Chhattisgarh's state animal, known locally as 'ban bhainsa', is similar to the bison in appearance but is a different species. It is a rare animal and found only in some state sanctuaries, including Indrawati.
According to the government plan, the Hisar scientists will take 10-15 samples of Asha's somatic cells and after completing chemical and heat treatment implant them in the egg cells of a special species of domestic buffalo found in Haryana.
Detailing the procedure involved, experts said the most common cloning method, known as 'somatic cell nuclear transfer', or simply nuclear transfer, requires two kinds of cells. One is a somatic cell, which is collected from the animal that is to be cloned (known as the genetic donor). A somatic cell is any cell other than a sperm cell or egg cell and contains the complete DNA, or genetic blueprint, of the animal it came from. For cloning purposes, somatic cells are typically obtained by a routine skin biopsy performed by a veterinarian.
The other kind of cell required for cloning is an egg cell, which is collected from a female of the same species (known as the egg donor). In the lab, a scientist extracts and discards the nucleus of the egg cell, which is the part of the cell that contains the egg donor's genes. The scientist then inserts the somatic cell from the genetic donor into the egg and "fuses" the two with electricity. The resulting fused egg contains the genetic donor's DNA.

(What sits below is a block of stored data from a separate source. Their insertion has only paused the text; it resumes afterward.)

===== src/rtl/lab3_mem_refill_arbiter.sv =====
// Purpose : merges the cacheline memreq streams of two blocking caches (port 0 = icache,
//           port 1 = dcache) onto one memory port and routes responses back in order.
// Latency : zero cycles on both paths. Requests and responses pass straight through.
// Backpressure: a request is accepted only while the in-order ID FIFO has room.
//           A response is accepted only when the owning cache is ready.
//
// Ports:
//   clk, reset             clock and synchronous active-high reset
//   req0_* / req1_*        val/rdy/msg request inputs from icache / dcache
//   memreq_*               val/rdy/msg granted request toward memory
//   memresp_*              val/rdy/msg response from memory
//   resp0_* / resp1_*      val/rdy/msg responses back to icache / dcache
//   num_grants0/1, num_stall  32-bit statistics counters, present only when
//                          LAB3_MEM_ARB_STATS_EN is defined
//
// Messages are opaque bit vectors and are never modified.

module lab3_mem_refill_arbiter #(
   parameter int p_req_nbits       = 175,
   parameter int p_resp_nbits      = 145,
   parameter int p_num_outstanding = 2
)(
   input  logic                    clk,
   input  logic                    reset,

   input  logic                    req0_val,
   output logic                    req0_rdy,
   input  logic [p_req_nbits-1:0]  req0_msg,

   input  logic                    req1_val,
   output logic                    req1_rdy,
   input  logic [p_req_nbits-1:0]  req1_msg,

   output logic                    memreq_val,
   input  logic                    memreq_rdy,
   output logic [p_req_nbits-1:0]  memreq_msg,

   input  logic                    memresp_val,
   output logic                    memresp_rdy,
   input  logic [p_resp_nbits-1:0] memresp_msg,

   output logic                    resp0_val,
   input  logic                    resp0_rdy,
   output logic [p_resp_nbits-1:0] resp0_msg,

   output logic                    resp1_val,
   input  logic                    resp1_rdy,
   output logic [p_resp_nbits-1:0] resp1_msg
`ifdef LAB3_MEM_ARB_STATS_EN
   ,
   output logic [31:0]             num_grants0,
   output logic [31:0]             num_grants1,
   output logic [31:0]             num_stall
`endif
);

   localparam int PTR_W = (p_num_outstanding > 1) ? $clog2(p_num_outstanding) : 1;
   localparam int CNT_W = $clog2(p_num_outstanding + 1);
   localparam logic [PTR_W-1:0] PTR_LAST = PTR_W'(p_num_outstanding - 1);
   localparam logic [CNT_W-1:0] CNT_MAX  = CNT_W'(p_num_outstanding);

   // ---------------------------------------------------------------------
   // State
   // ---------------------------------------------------------------------
   logic                         prio_reg;   // port favoured on a tie
   logic [p_num_outstanding-1:0] id_fifo;    // one bit per outstanding request: issuing port
   logic [PTR_W-1:0]             enq_ptr;
   logic [PTR_W-1:0]             deq_ptr;
   logic [CNT_W-1:0]             count;

   logic fifo_full;
   logic fifo_empty;
   logic any_val;
   logic grant;
   logic head;
   logic req_fire;
   logic resp_fire;

   function automatic logic [PTR_W-1:0] ptr_next(input logic [PTR_W-1:0] p);
      return (p == PTR_LAST) ? '0 : p + PTR_W'(1);
   endfunction

   assign fifo_full  = (count == CNT_MAX);
   assign fifo_empty = (count == '0);
   assign head       = id_fifo[deq_ptr];

   // ---------------------------------------------------------------------
   // Request path
   // ---------------------------------------------------------------------
   // The tie-break only matters when both ports are valid. With neither valid, grant
   // defaults to 0, so req0_rdy still reflects downstream readiness. It depends on
   // the request valids only through grant selection.
   always_comb begin
      any_val = req0_val | req1_val;
      grant   = 1'b0;
      if (req0_val && req1_val) grant = prio_reg;
      else if (req1_val)        grant = 1'b1;
   end

   assign memreq_val = any_val & ~fifo_full;
   assign memreq_msg = !any_val ? '0 : (grant ? req1_msg : req0_msg);
   assign req0_rdy   = memreq_rdy & ~fifo_full & (grant == 1'b0);
   assign req1_rdy   = memreq_rdy & ~fifo_full & (grant == 1'b1);
   assign req_fire   = memreq_val & memreq_rdy;

   // ---------------------------------------------------------------------
   // Response path: memory returns in request order, so the FIFO head names the owner
   // ---------------------------------------------------------------------
   assign resp0_val   = memresp_val & ~fifo_empty & (head == 1'b0);
   assign resp1_val   = memresp_val & ~fifo_empty & (head == 1'b1);
   assign resp0_msg   = memresp_msg;
   assign resp1_msg   = memresp_msg;
   assign memresp_rdy = ~fifo_empty & (head ? resp1_rdy : resp0_rdy);
   assign resp_fire   = memresp_val & memresp_rdy;

   // ---------------------------------------------------------------------
   // Sequential state. A full FIFO blocks enqueue even in a cycle that dequeues,
   // so there is no combinational path from memresp to the request ports.
   // ---------------------------------------------------------------------
   always_ff @(posedge clk) begin
      if (reset) begin
         prio_reg <= 1'b0;
         id_fifo  <= '0;
         enq_ptr  <= '0;
         deq_ptr  <= '0;
         count    <= '0;
      end else begin
         if (req_fire) begin
            id_fifo[enq_ptr] <= grant;
            enq_ptr          <= ptr_next(enq_ptr);
            prio_reg         <= ~grant;
         end
         if (resp_fire) begin
            deq_ptr <= ptr_next(deq_ptr);
         end
         case ({req_fire, resp_fire})
            2'b10:   count <= count + CNT_W'(1);
            2'b01:   count <= count - CNT_W'(1);
            default: count <= count;
         endcase
      end
   end

`ifdef LAB3_MEM_ARB_STATS_EN
   // Counters wrap naturally modulo 2^32.
   always_ff @(posedge clk) begin
      if (reset) begin
         num_grants0 <= '0;
         num_grants1 <= '0;
         num_stall   <= '0;
      end else begin
         if (req_fire && !grant) num_grants0 <= num_grants0 + 32'd1;
         if (req_fire &&  grant) num_grants1 <= num_grants1 + 32'd1;
         if (any_val && !req_fire) num_stall <= num_stall + 32'd1;
      end
   end
`endif

   // A response with nothing outstanding cannot be routed and indicates a broken memory model.
   a_no_stray_resp: assert property (@(posedge clk) disable iff (reset)
                                     !(memresp_val && fifo_empty));

endmodule


===== config.mk =====
export PLATFORM = sky130hd
export DESIGN_NAME = lab3_mem_refill_arbiter
export DESIGN_NICKNAME = d
export VERILOG_FILES = /design/src/rtl/lab3_mem_refill_arbiter.sv
export SDC_FILE = /design/constraint.sdc
export NUM_CORES = 1
export LEC_CHECK = 0
export CORE_AREA = 2 2 379 381
export DETAILED_ROUTE_END_ITERATION = 16
export DIE_AREA = 0 0 381 383
export PLACE_DENSITY = 0.36
export SYNTH_ARGS = -nofsm -noshare
export SYNTH_HDL_FRONTEND = slang
export SYNTH_SLANG_ARGS = --single-unit

===== constraint.sdc =====
create_clock -name clk -period 2.2 [get_ports clk]
set_input_delay 0.66 -clock clk [delete_from_list [all_inputs] [get_ports clk]]
set_output_delay 0.66 -clock clk [all_outputs]
set_load 0.02 [all_outputs]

The fused egg is stimulated, "activating" the egg, and causes it to divide just as it would have in conventional reproduction. As cellular division continues over the course of several days, a blastocyst (early-stage embryo) forms.
After about a week, an embryo transfer specialist transfers the blastocyst to a recipient female. After a full-term pregnancy, the recipient gives birth to an animal that is essentially the identical twin of the genetic donor.
If the project succeeds, the same method will also be adopted for increasing the number of other critically endangered species like bison, lion and leopard.